Serbia’s Novak Djokovic celebrates with the trophy after winning the Barclays ATP World Tour Finals against Switzerland’s Roger Federer at London’s O2 Arena on November 22, 2015.(Reuters Photo)

After capping off his season by winning a record fourth straight World Tour Finals title and his 11th tournament of the year, Novak Djokovic has set his sights on surpassing his near-perfect year by winning the only two major titles to have eluded him thus far -- the French Open and Olympics gold.

Djokovic enjoyed a fitting finale to the best season of his life as the Serb crushed Roger Federer 6-3, 6-4 to win the ATP World Tour Finals for a fifth time overall on Sunday. But the 28-year-old is far too competitive and hungry for more success to rest on his laurels and he is already setting goals to keep him motivated in 2016.

His primary aim is to finally end his wait to win the French Open, which remains the one Grand Slam crown to elude him after he suffered a third Roland Garros final defeat, at the hands of Stan Wawrinka, earlier this year. And his secondary mission comes in Rio when he will go in search of a first Olympics singles gold medal after winning bronze in Beijing in 2008.

“Roland Garros is always one of the biggest challenges I have every year, but it’s not the only one.
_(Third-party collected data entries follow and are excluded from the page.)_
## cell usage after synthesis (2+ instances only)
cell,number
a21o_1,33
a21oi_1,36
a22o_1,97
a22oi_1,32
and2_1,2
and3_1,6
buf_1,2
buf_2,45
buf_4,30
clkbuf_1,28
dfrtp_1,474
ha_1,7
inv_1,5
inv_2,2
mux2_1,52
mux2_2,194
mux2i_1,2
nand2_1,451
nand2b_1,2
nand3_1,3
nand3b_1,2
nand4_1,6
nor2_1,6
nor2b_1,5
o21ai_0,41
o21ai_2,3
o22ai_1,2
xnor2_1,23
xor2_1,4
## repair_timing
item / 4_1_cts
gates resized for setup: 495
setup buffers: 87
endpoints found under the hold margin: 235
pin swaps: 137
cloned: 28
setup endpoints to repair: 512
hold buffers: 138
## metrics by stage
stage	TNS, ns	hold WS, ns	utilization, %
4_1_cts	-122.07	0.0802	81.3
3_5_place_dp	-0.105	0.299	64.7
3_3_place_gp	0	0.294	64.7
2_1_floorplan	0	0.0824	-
[src/rtl/bank_collector.sv]
// bank_collector: reads rotated batches from the bank BRAMs and streams them back de-rotated over valid/ready
module bank_collector #(
    parameter int CHANNEL_NUMBER    = 3,
    parameter int CHANNEL_BANDWIDTH = 128,
    parameter int BLOCK_DEPTH       = 480,
    parameter int READ_LATENCY      = 1,
    parameter int FIFO_DEPTH        = 4,
    localparam int AW = $clog2(BLOCK_DEPTH),
    localparam int LW = $clog2(BLOCK_DEPTH + 1)
) (
    input  logic                         I_clk,
    input  logic                         I_rst,
    input  logic                         I_start,
    input  logic [AW-1:0]                I_start_address,
    input  logic [LW-1:0]                I_length,
    output logic                         O_busy,
    output logic                         O_done,
    output logic                         O_bank_read_enable,
    output logic [AW-1:0]                O_bank_address [0:CHANNEL_NUMBER-1],
    input  logic [CHANNEL_BANDWIDTH-1:0] I_bank_data [0:CHANNEL_NUMBER-1],
    output logic [CHANNEL_BANDWIDTH-1:0] O_data [0:CHANNEL_NUMBER-1],
    output logic [AW-1:0]                O_address,
    output logic                         O_valid,
    input  logic                         I_ready
);
    localparam int N   = CHANNEL_NUMBER;
    localparam int BW  = CHANNEL_BANDWIDTH;
    localparam int LAT = READ_LATENCY;
    localparam int FD  = FIFO_DEPTH;
    localparam int RW  = N > 1 ? $clog2(N) : 1;
    localparam int OW  = $clog2(FD + 1);
    localparam int PW  = FD > 1 ? $clog2(FD) : 1;

    typedef enum logic [1:0] {IDLE, READ, DRAIN, DONE} state_t;

    state_t        state_q, state_d;
    logic [AW-1:0] addr_q, addr_d, last_q, last_d;
    logic [LW-1:0] rem_q, rem_d;
    logic [OW-1:0] out_q, out_d, cnt_q, cnt_d;
    logic [LAT-1:0] pv_q, pv_d;
    logic [RW-1:0] prot_q [0:LAT-1];
    logic [RW-1:0] prot_d [0:LAT-1];
    logic [AW-1:0] paddr_q [0:LAT-1];
    logic [AW-1:0] paddr_d [0:LAT-1];
    logic [BW-1:0] mem_q [0:FD-1][0:N-1];
    logic [BW-1:0] mem_d [0:FD-1][0:N-1];
    logic [AW-1:0] maddr_q [0:FD-1];
    logic [AW-1:0] maddr_d [0:FD-1];
    logic [PW-1:0] wr_q, wr_d, rd_q, rd_d;
    logic          ren, accept, push, pop;

    function automatic logic [PW-1:0] inc(input logic [PW-1:0] p);
        return p == PW'(FD - 1) ? '0 : p + 1'b1;
    endfunction

    always_ff @(posedge I_clk) begin
        if (I_rst) state_q <= IDLE;
        else       state_q <= state_d;
    end

    always_comb begin
        state_d = state_q;
        case (state_q)
            IDLE:    if (I_start) state_d = I_length == '0 ? DONE : READ;
            READ:    if (ren && rem_q == LW'(1)) state_d = DRAIN;
            DRAIN:   if (out_d == '0) state_d = DONE;
            default: state_d = IDLE;
        endcase
    end

    // Credit: out_q counts every read from issue until its beat leaves the FIFO
    always_comb begin
        ren                = state_q == READ && out_q < OW'(FD);
        O_bank_read_enable = ren;
        O_busy             = state_q == READ || state_q == DRAIN;
        O_done             = state_q == DONE;
        for (int k = 0; k < N; k++) O_bank_address[k] = ren ? addr_q : last_q;
    end

    assign O_valid   = cnt_q != '0;
    assign O_data    = mem_q[rd_q];
    assign O_address = maddr_q[rd_q];

    always_comb begin
        accept     = state_q == IDLE && I_start;
        push       = pv_q[LAT-1];
        pop        = O_valid && I_ready;
        addr_d     = accept ? I_start_address
                   : ren ? (addr_q == AW'(BLOCK_DEPTH - 1) ? '0 : addr_q + 1'b1) : addr_q;
        rem_d      = accept ? I_length : rem_q - LW'(ren);
        last_d     = ren ? addr_q : last_q;
        out_d      = out_q + OW'(ren) - OW'(pop);
        pv_d[0]    = ren;
        prot_d[0]  = RW'(addr_q % AW'(N));
        paddr_d[0] = addr_q;
        for (int i = 1; i < LAT; i++) begin
            pv_d[i]    = pv_q[i-1];
            prot_d[i]  = prot_q[i-1];
            paddr_d[i] = paddr_q[i-1];
        end
        mem_d   = mem_q;
        maddr_d = maddr_q;
        if (push) begin
            maddr_d[wr_q] = paddr_q[LAT-1];
            for (int k = 0; k < N; k++) mem_d[wr_q][k] = I_bank_data[(k + int'(prot_q[LAT-1])) % N];
        end
        wr_d  = push ? inc(wr_q) : wr_q;
        rd_d  = pop ? inc(rd_q) : rd_q;
        cnt_d = cnt_q + OW'(push) - OW'(pop);
    end

    always_ff @(posedge I_clk) begin
        if (I_rst) begin
            addr_q  <= '0;
            last_q  <= '0;
            rem_q   <= '0;
            out_q   <= '0;
            pv_q    <= '0;
            prot_q  <= '{default: '0};
            paddr_q <= '{default: '0};
            mem_q   <= '{default: '0};
            maddr_q <= '{default: '0};
            wr_q    <= '0;
            rd_q    <= '0;
            cnt_q   <= '0;
        end else begin
            addr_q  <= addr_d;
            last_q  <= last_d;
            rem_q   <= rem_d;
            out_q   <= out_d;
            pv_q    <= pv_d;
            prot_q  <= prot_d;
            paddr_q <= paddr_d;
            mem_q   <= mem_d;
            maddr_q <= maddr_d;
            wr_q    <= wr_d;
            rd_q    <= rd_d;
            cnt_q   <= cnt_d;
        end
    end
endmodule
[config.mk]
export PLATFORM = sky130hd
export DESIGN_NAME = bank_collector
export DESIGN_NICKNAME = d
export VERILOG_FILES = /design/src/rtl/bank_collector.sv
export SDC_FILE = /design/constraint.sdc
export NUM_CORES = 2
export LEC_CHECK = 0
export BUFFER_PORTS_ARGS = -buffer_cell sky130_fd_sc_hd__buf_2
export CAP_MARGIN = 20
export CORE_MARGIN = 2
export CORE_UTILIZATION = 40
export DETAILED_ROUTE_END_ITERATION = 6
export GPL_ROUTABILITY_DRIVEN = 0
export GPL_TIMING_DRIVEN = 0
export RECOVER_POWER = 25
export SLEW_MARGIN = 20
export SYNTH_ARGS = -nofsm -noshare
export SYNTH_HDL_FRONTEND = slang
export SYNTH_SLANG_ARGS = --single-unit
[constraint.sdc]
create_clock -name I_clk -period 3.77 [get_ports I_clk]
set_input_delay 0.5655 -clock I_clk [delete_from_list [all_inputs] [get_ports I_clk]]
set_output_delay 0.5655 -clock I_clk [all_outputs]
set_load 0.01 [all_outputs]
; ---- Word level (Yosys, flattened, before mapping)
; Cells that the tools add are included.
[totals]
register_bits = 1623
inputBits = 406
word_cells = 114
[classes]
n_addsub = 10
n_div = 4
order_cmp = 7
eq_ne = 10
n_mux = 39
bitwise = 5
reduce_logical = 12
[op_table]
columns = operator, count
row1 = 1536-bit bitwise mux, 3
row2 = 384-bit demux with 2-bit select, 3
row3 = 384-bit 2-to-1 mux, 3
row4 = 128-bit 2-to-1 mux, 7
row5 = 128-bit binary-select mux with 2-bit select, 3
row6 = 384-bit binary-select mux with 2-bit select, 1
row7 = 256-bit 2-to-1 mux, 1
row8 = "32-bit by 3-bit >= comparator with 1-bit output, second input constant", 3
row9 = 32-bit NOT, 3
row10 = 9-bit 2-to-1 mux, 8
row11 = "32-bit by 3-bit remainder unit with 32-bit output, second input constant", 2
row12 = 36-bit bitwise mux, 1
row13 = "3-bit by 3-bit remainder unit with 32-bit output, second input constant", 1
row14 = 9-bit binary-select mux with 2-bit select, 1
row15 = 9-bit demux with 2-bit select, 1
row16 = 2-bit 2-to-1 mux, 6
row17 = "9-bit by 1-bit adder with 9-bit output, second input constant", 1
row18 = "9-bit by 1-bit == test with 1-bit output, second input constant", 1
row19 = "9-bit == test, second input constant", 1
row20 = 9-bit logical NOT, 1
row21 = "9-bit by 2-bit remainder unit with 9-bit output, second input constant", 1
row22 = 9-bit by 1-bit subtractor with 9-bit output, 1
row23 = "2-bit == test, second input constant", 4
row24 = 3-bit by 1-bit adder with 3-bit output, 2
row25 = other kinds (18), 28

; ---- Logic depth before layout (Yosys ltp)
[logic_depth]
ltp_word = 8
ltp_mapped = 20
mapped_depth_nobuf = 18

; ---- Least setup slack after synthesis
; No wires, ideal clock.
[synth_path]
path_kind = register to register
from = reg addr_q[1]
to = reg prot_q[0] (netlist name)
setup_ns = 0.070
arrival_time_ns = 3.929
setup_slack_ns = -0.229
path_stages_with_launch = 20
n_path_buf = 1
synth_period_minus_slack_ns = 3.999
path_cell_list = dfxtp_1 > clkbuf_1 > inv_1 > ha_1 > nor3b_1 > a311o_1 > a41oi_2 > a31o_2 > a211oi_1 > o211a_1 > o211ai_1 > nor2_1 > xnor2_1 > ha_1 > inv_1 > o211ai_1 > a2111o_1 > a211o_1 > or3_1 > a21oi_1
[synth_via]
elab_chain_cells = 1
[synth_rtl]
columns = element, line
row1 = from (decl), 37  ; logic [AW-1:0] addr_q, addr_d, last_q, last_d;
row2 = from (signal assigned), 127  ; addr_q <= addr_d;
row3 = 9-bit by 2-bit remainder unit with 9-bit output, 94  ; prot_d[0] = RW'(addr_q % AW'(N));
row4 = to (signal assigned), 132  ; prot_q <= prot_d;
row5 = to (decl), 41  ; logic [RW-1:0] prot_q [0:LAT-1];
; No other way between the ends.
; A chain may end at the register's enable or synchronous reset.

; ---- Worst setup path after layout
[layout_path]
from = reg prot_q[0] (netlist name)
to = reg mem_q[104] (netlist name)
[layout_via]
elab_chain_cells = 8
elab_cells_between_ends = 20
[layout_rtl]
columns = element, line
row1 = 1-bit by 2-bit adder with 3-bit output or 3-bit by 3-bit remainder unit with 32-bit output (tied branches), 105  ; for (int k = 0; k < N; k++) mem_d[wr_q][k] = I_bank_data[(k + int'(prot_q[LAT-1])) % N];
row2 = 32-bit by 3-bit remainder unit with 32-bit output or 32-bit NOT (tied branches), 105
row3 = 32-bit NOT (implied by the code) or 128-bit binary-select mux with 2-bit select (tied branches), 105
row4 = 128-bit binary-select mux with 2-bit select or 128-bit 2-to-1 mux (tied branches), 105
row5 = 128-bit 2-to-1 mux (implied by the code), 105
row6 = 128-bit 2-to-1 mux (implied by the code) or 1536-bit bitwise mux (tied branches), 105
row7 = 1536-bit bitwise mux, 105
row8 = 1536-bit bitwise mux (*), 105
row9 = to (signal assigned), 134  ; mem_q <= mem_d;
row10 = to (decl), 45  ; logic [BW-1:0] mem_q [0:FD-1][0:N-1];
; Every way passes the cells marked *; elsewhere a longest branch is shown, timed or not. The select of a mux whose other input is x is not followed.

==> key figures <==
Status
  • Status: complete, but fails checks
  • Failing checks: DRC, capacitance limit, slew limit, setup timing

Floorplanning
  • Vert. Die Dim: 423 um
  • Die width: approximately 420 um
  • Initial core utilization: about two fifths
  • Row cnt: between 150 and 200
  • Full die area: around 0.18 mm^2
  • Placeable Area: about 0.17 mm^2
  • # IOs: 830

Drt
  • Antenna-violating nets left: 0
  • Mean number of vias per cell: roughly 6.0
  • DR vias: between 60k and 70k
  • Residual DRC: 1
  • DRT Pass-1 Iters: 7
  • Iteration-0 DRC Markers: ~6.4k
  • Overall routed net length: approximately 320000 um
  • Post-DR wirelength/cell: around 29 um

Yosys
  • Top cell type's share of synthesized area: a little under half
  • Number of enable flip-flop cells after synthesis: 0
  • Largest area contributor in the netlist: dfxtp_1
  • Synthesis Warnings: 0
  • Post-synthesis net count: about 8.0k
  • FF+latch count, synth: roughly 1.6k
  • Commonest cells post-synth: dfxtp_1, nor2_1, a211oi_1, a21oi_1, clkbuf_1
  • Top cells by area, synth: dfxtp_1, mux4_2, a211oi_1, nor2_1, a21oi_1
  • Netlist cell types: 76
  • Async set-reset flop share out of synthesis: 0%
  • Top-count cell post-synth: dfxtp_1
  • Sequential share of the synthesized area: a little under half
  • Synthesized cell area: approximately 0.07 mm^2
  • Mapped Cells: 7561
  • Primary FF master, synth: dfxtp_1
  • Mean Syn Cell Area: roughly 9.3 um^2

Clocking
  • CTS Buffer Depth: 3
  • Reg clk slew, reported paths: roughly 60 ps
  • CTS buffer count: between 150 and 200
  • Sinks on Clock Net: ~1.6k
  • Later-pin clock latency in the skew report: between 800 and 900 ps
  • H-tree depth: 4
  • CTS tree: built
  • Clock root buffer: clkbuf_16

Cells and area
  • Fraction of layout cells with a size suffix above 1: between 20 and 25%
  • Post-route cell area: ~0.085 mm^2
  • Util after Layout: between 40 and 50%
  • Layout area overhead: 21.0%
  • Non-Filler Instances: about 11k
  • Nets@finish: just over 9k

Global route
  • Vias in the first global route: approximately 64k
  • First-pass GRT wire length: approximately 450000 um
  • Total GRT Usage: between 30% and 40%
  • Initial antenna violation count: 77
  • GRT overflow: 0
  • Largest net degree at the start of global routing: 17

Critical path
  • WP data arrival: roughly 4800 ps
  • Crit path largest cell delay: between 700 and 800 ps
  • Critical-path cell list: inv_1, ha_1, clkbuf_1, clkbuf_2, clkbuf_2, buf_1, nor2_1, a21oi_1, o21ai_0
  • CP endpoint kind: flip-flop
  • CP Data Required Time: approximately 4500 ps
  • Worst setup SP type: flip-flop
  • R2R setup slack: -370 ps
  • Critical setup path kind: flip-flop to flip-flop
  • CP max FO: 10
  • CP max-delay cell: a21oi_1
  • Top Family by Delay on Critical Path: buffers and inverters
  • WP buf/inv: 5
  • Worst path most repeated cell: clkbuf_2

Placed design
  • Dpl ws: -743 ps
  • # port buffers: 828
  • DP Area: a little under 0.08 mm^2
  • Inst Count DP: between 10k and 15k
  • Dpl hpwl: about 240000 um

Pwr
  • Largest vdd supply drop: approximately 0.00048 V
  • PD cells: roughly 730 mW/mm^2
  • LEAKAGE: roughly 30 nW

Run
  • Max cap viols: 1

STA
  • Skew final: approximately 27 ps
  • Max Clock Freq: 0.241 GHz
  • Worst setup margin: -373 ps
  • Worst slew margin: -8.35%
  • Final setup viols: about 690
  • Tightest Pin Transition: between 1500 and 2000 ps
  • Max-slew violation count: 11
  • TNS Setup: -77140 ps
  • RSZ-0062 raised after global routing: true
  • Tmin final: 4140 ps
  • Period utilisation layout: 110%
  • Hold Vio Cnt, Final: 0

Worst hold path
  • Hold Crit Class: primary input to flip-flop
==> sequential cells by signal, indices dropped and copies added, names as in the netlist <==
signal   flops
addr_q       9
cnt_q        3
last_q       9
maddr_q     36
mem_q     1536
out_q        3
paddr_q      9
prot_q       2
push         1
rd_q         2
rem_q        9
state_q      2
wr_q         2
==> timing repair <==
item                                    4_1_cts  5_1_grt
hold buffers                                  6        0
buffers inserted                             22        9
endpoints found under the hold margin         6        0
gates resized for setup                     186       63
pin swaps                                    19       21
endpoints found under the setup margin      921      179
==> cells by family after synthesis <==
group / count (synthesis) / share of synthesized area [%]
AOI/OAI and AO/OA: 2307 / 21.1
and+or+nand+nor: 2283 / 13.1
DFF: 1623 / 46.3
buffers and inverters: 780 / 4.32
muxes: 523 / 14.5
adders and majority gates: 25 / 0.467
xor gates and xnor gates: 20 / 0.260
==> tightest hold or removal path: stages <==
cell and delay (ps):
buf_2 110, nor2_1 110, a311oi_1 60
==> placed cells by master (no fill, tap or decap), drive strengths merged, types with 7 or more instances in the layout <==
cell type and n:
a211oi 1169, a21oi 666, a22o 9, buf 995, bufinv 7, clkbuf 911
clkdlybuf4s15 9, clkinv 29, dfxtp 1623, diode 48, ha 23, inv 31
mux2i 130, mux4 393, nand2 509, nand3 8, nor2 1564, nor2b 144
nor3 9, nor4 7, o211ai 7, o21ai 402, o22a 21, xnor2 10
xor2 10
==> final cells by class <==
class	instances	area (um^2)
Antenna cell	48	120
Buffer	755	3270
Clock buffer	257	5130
Clock inverter	51	589
Fill cell	16640	89200
Inverter	22	82.6
Multi-Input combinational cell	5158	34800
Sequential cell	1623	32500
Tap cell	2325	2910
Timing Repair Buffer	909	5410
==> final timing paths <==
path               startpoint          to  cells after the start
setup / recovery    prot_q[0]  mem_q[104]                      9
hold / removal    I_length[3]    rem_q[3]                      3
setup reg to reg    prot_q[0]  mem_q[104]                      9
hold reg to reg    mem_q[321]  mem_q[321]                      2
==> where the power goes <==
part           leakage (nW)  internal, mW  switching [mW]
combinational          14.1          7.86            17.7
clock                  2.81          9.91            7.49
sequential             13.1          18.4           0.634
total                  30.0          36.1            25.8
==> routing by layer <==
metal  global-route usage [%]  wire (um)  vias to the layer above
li1                         -          -                    29521
met1                     42.4     121000                    32724
met2                     52.7     143000                     3582
met3                     8.14      29700                      856
met4                     26.0      27300                       34
met5                        0        232                        -
==> per-stage QoR <==
stage	power (mW)	hold WS (ps)
2_1_floorplan	33.2	420
6_report	62.0	61.3
3_3_place_gp	42.9	428
3_5_place_dp	43.7	438
5_1_grt	64.1	52.5
4_1_cts	61.4	1.60
No activity file was read; power rests on OpenSTA's default activity.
There are the Olympic Games that are happening every four years,” Djokovic said. “Obviously we have to be honest that there is more importance to Grand Slams and the Olympic Games.

“Next year is going to be very condensed in terms of scheduling. I will try to do as well as I’ve done in the last couple of years, always peak at the right moments and always try to perform my best at the biggest events.”
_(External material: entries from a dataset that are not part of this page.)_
<file path="src/rtl/hci_package.sv">
// Shared HCI streamer command/flag types and the command arbiter state encoding.
package hci_package;

   localparam int unsigned HCI_ADDR_W = 32;
   localparam int unsigned HCI_LEN_W  = 32;

   typedef struct packed {
      logic [HCI_ADDR_W-1:0] base_addr;
      logic [HCI_LEN_W-1:0]  tot_len;
      logic [HCI_ADDR_W-1:0] d0_stride;
   } hci_streamer_addressgen_ctrl_t;

   typedef struct packed {
      logic in_progress;
      logic last_beat;
   } hci_streamer_addressgen_flags_t;

   typedef struct packed {
      logic                          req_start;
      hci_streamer_addressgen_ctrl_t addressgen_ctrl;
   } hci_streamer_ctrl_t;

   typedef struct packed {
      logic                           ready_start;
      logic                           done;
      hci_streamer_addressgen_flags_t addressgen_flags;
   } hci_streamer_flags_t;

   typedef enum logic [1:0] {
      ARB_IDLE  = 2'd0,
      ARB_ISSUE = 2'd1,
      ARB_BUSY  = 2'd2
   } hci_cmd_arb_state_t;

endpackage

</file>
<file path="src/rtl/hci_core_cmd_arbiter_rr.sv">
// Combinational round-robin select: first requester at or after rr_ptr, wrapping.
module hci_core_cmd_arbiter_rr #(
   parameter int unsigned NB_REQ = 2,
   parameter int unsigned ID_W   = $clog2(NB_REQ)
) (
   input  logic [NB_REQ-1:0] req,
   input  logic [ID_W-1:0]   rr_ptr,
   output logic [ID_W-1:0]   w,
   output logic              valid
);

   // Scan offsets 0..NB_REQ-1 from the pointer; first hit wins.
   always_comb begin
      int unsigned idx;
      valid = 1'b0;
      w     = '0;
      idx   = 0;
      for (int unsigned i = 0; i < NB_REQ; i++) begin
         idx = (32'(rr_ptr) + i) % NB_REQ;
         for (int unsigned k = 0; k < NB_REQ; k++) begin
            if (!valid && (k == idx) && req[k]) begin
               valid = 1'b1;
               w     = ID_W'(k);
            end
         end
      end
   end

endmodule

</file>
<file path="src/rtl/hci_core_cmd_arbiter.sv">
// Round-robin owner of a shared HCI streamer: grants one requester, issues its
// registered command, and routes completion flags back to that requester only.
module hci_core_cmd_arbiter
   import hci_package::*;
#(
   parameter int unsigned NB_REQ = 2,
   parameter int unsigned ID_W   = $clog2(NB_REQ)
) (
   input  logic                clk_i,
   input  logic                rst_i,
   input  logic                clear_i,
   input  logic                enable_i,
   input  hci_streamer_ctrl_t  ctrl_i  [NB_REQ],
   output hci_streamer_flags_t flags_o [NB_REQ],
   output hci_streamer_ctrl_t  ctrl_o,
   input  hci_streamer_flags_t flags_i,
   output logic [ID_W-1:0]     owner_o,
   output logic                busy_o
);

   hci_cmd_arb_state_t            state_q, state_d;
   logic [ID_W-1:0]               rr_ptr_q, rr_ptr_d;
   logic [ID_W-1:0]               owner_q, owner_d;
   hci_streamer_addressgen_ctrl_t cmd_q, cmd_d;
   logic [NB_REQ-1:0]             req_vec;
   logic [ID_W-1:0]               win;
   logic                          win_valid;

   // Gather request strobes into a vector for the selector.
   always_comb begin
      req_vec = '0;
      for (int unsigned k = 0; k < NB_REQ; k++) begin
         req_vec[k] = ctrl_i[k].req_start;
      end
   end

   hci_core_cmd_arbiter_rr #(
      .NB_REQ (NB_REQ),
      .ID_W   (ID_W)
   ) u_rr (
      .req    (req_vec),
      .rr_ptr (rr_ptr_q),
      .w      (win),
      .valid  (win_valid)
   );

   // State, pointer, owner and command registers; clear behaves like reset.
   always_ff @(posedge clk_i) begin
      if (rst_i || clear_i) begin
         state_q  <= ARB_IDLE;
         rr_ptr_q <= '0;
         owner_q  <= '0;
         cmd_q    <= '0;
      end else begin
         state_q  <= state_d;
         rr_ptr_q <= rr_ptr_d;
         owner_q  <= owner_d;
         cmd_q    <= cmd_d;
      end
   end

   // Next-state logic and per-requester flag routing.
   always_comb begin
      state_d                = state_q;
      rr_ptr_d               = rr_ptr_q;
      owner_d                = owner_q;
      cmd_d                  = cmd_q;
      ctrl_o.req_start       = 1'b0;
      ctrl_o.addressgen_ctrl = cmd_q;
      for (int unsigned k = 0; k < NB_REQ; k++) begin
         flags_o[k] = '0;
      end

      unique case (state_q)
         ARB_IDLE: begin
            if (enable_i && win_valid) begin
               for (int unsigned k = 0; k < NB_REQ; k++) begin
                  if (ID_W'(k) == win) begin
                     flags_o[k].ready_start = 1'b1;
                     cmd_d                  = ctrl_i[k].addressgen_ctrl;
                  end
               end
               owner_d = win;
               state_d = ARB_ISSUE;
            end
         end
         ARB_ISSUE: begin
            if (flags_i.ready_start) begin
               ctrl_o.req_start = 1'b1;
               state_d          = ARB_BUSY;
            end
         end
         ARB_BUSY: begin
            for (int unsigned k = 0; k < NB_REQ; k++) begin
               if (ID_W'(k) == owner_q) begin
                  flags_o[k].addressgen_flags = flags_i.addressgen_flags;
                  flags_o[k].done             = flags_i.done;
               end
            end
            if (flags_i.done) begin
               rr_ptr_d = (owner_q == ID_W'(NB_REQ - 1)) ? '0 : owner_q + ID_W'(1);
               state_d  = ARB_IDLE;
            end
         end
         default: state_d = ARB_IDLE;
      endcase

      // An abandoned command must not leak pulses to requesters or the streamer.
      if (rst_i || clear_i) begin
         ctrl_o.req_start = 1'b0;
         for (int unsigned k = 0; k < NB_REQ; k++) begin
            flags_o[k] = '0;
         end
      end
   end

   assign owner_o = owner_q;
   assign busy_o  = (state_q != ARB_IDLE);

endmodule

</file>
<file path="config.mk">
export PLATFORM = sky130hd
export DESIGN_NAME = hci_core_cmd_arbiter
export DESIGN_NICKNAME = d
export VERILOG_FILES = /design/src/rtl/hci_package.sv /design/src/rtl/hci_core_cmd_arbiter_rr.sv /design/src/rtl/hci_core_cmd_arbiter.sv
export SDC_FILE = /design/constraint.sdc
export NUM_CORES = 1
export LEC_CHECK = 0
export BUFFER_PORTS_ARGS = -buffer_cell sky130_fd_sc_hd__buf_2
export CORE_AREA = 2 2 120 122
export CTS_CLUSTER_DIAMETER = 30
export DETAILED_ROUTE_END_ITERATION = 16
export DIE_AREA = 0 0 122 124
export SETUP_SLACK_MARGIN = 0.3
export SYNTH_ARGS = -nofsm -noshare
export SYNTH_HDL_FRONTEND = slang
export SYNTH_SLANG_ARGS = --single-unit
export TNS_END_PERCENT = 50
</file>
<file path="constraint.sdc">
create_clock -name clk_i -period 5.8 [get_ports clk_i]
set_input_delay 1.74 -clock clk_i [delete_from_list [all_inputs] [get_ports clk_i]]
set_output_delay 1.74 -clock clk_i [all_outputs]
set_load 0.05 [all_outputs]
</file>
# Word-level counts from Yosys, hierarchy flattened
# Cells that the tools add are included.
# classes
n_addsub	2
eq_ne	5
reduce_logical	19
mux	27
# op_table
cell	count
96-bit 2-to-1 mux	1
32-bit logical NOT	2
1-bit 2-to-1 mux	17
3-bit 2-to-1 mux	4
1-bit logical AND	8
8-bit 2-to-1 mux	1
2-bit 2-to-1 mux	3
2-bit inequality test (second input constant)	3
2-bit one-hot mux with 3 select lines	1
2-bit AND reduction	2
1-bit logical NOT	3
3-bit AND reduction	1
1-bit adder (second input constant)	2
2-bit by 1-bit equality test with 1-bit output (second input constant)	1
2-bit equality test (second input constant)	1
2-bit logical NOT	1
2-bit nonzero test	1
1-bit logical OR	1
# word_totals
reg_bits	100
out_inout_bits	107
elab_cells	59
in_bits	202

# Depth between registers and ports, before layout
# logic_depth
depth_word	19
ltp_mapped	6
ltp_nobuf	3

# Modules after synthesis
# From an unflattened synthesis, not the netlist that was laid out.
# unflattened
cells_unflattened	467
hier_area_um2	4820.9
# modules_own_cells
module	area_each_um2	instances	cells_each	seq_area_each_um2
hci_core_cmd_arbiter	4803.4	1	464	2001.9
hci_core_cmd_arbiter_rr	17.5	1	3	0.0

# Worst setup path before layout
# Ideal clock, no wire load.
# synth_timing
path_type	in2out
start	in clear_i
end	out flags_o[7] in the netlist's numbering
t_required_ps	4060
path_stages	4
setup_slack_ps	378
arrival_time_ps	3682
path_buffers	2
cell_sequence	or4_1 -> buf_2 -> clkbuf_1 -> nor3_1
# synth_lines
element	line_no	source
from (decl)	hci_core_cmd_arbiter.sv:11	input logic clear_i,
to (decl)	hci_core_cmd_arbiter.sv:14	output hci_streamer_flags_t flags_o [NB_REQ],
Djokovic’s masterclass under the dome of London’s O2 Arena brought him an 11th title at the conclusion of arguably the greatest season by any male player. He won 82 of his 88 matches, reached a record 15 consecutive finals, lifted the Wimbledon and the Australian and US Open trophies, as well as earning six Masters 1000 titles, and collected over $17 million in prize money.

Incredible haul

As he reflected on that incredible haul, Djokovic admitted it was close to perfection. “It’s been a great season with many highlights. If I can, I would pick the Grand Slam wins, especially the Wimbledon and US Open,” he said.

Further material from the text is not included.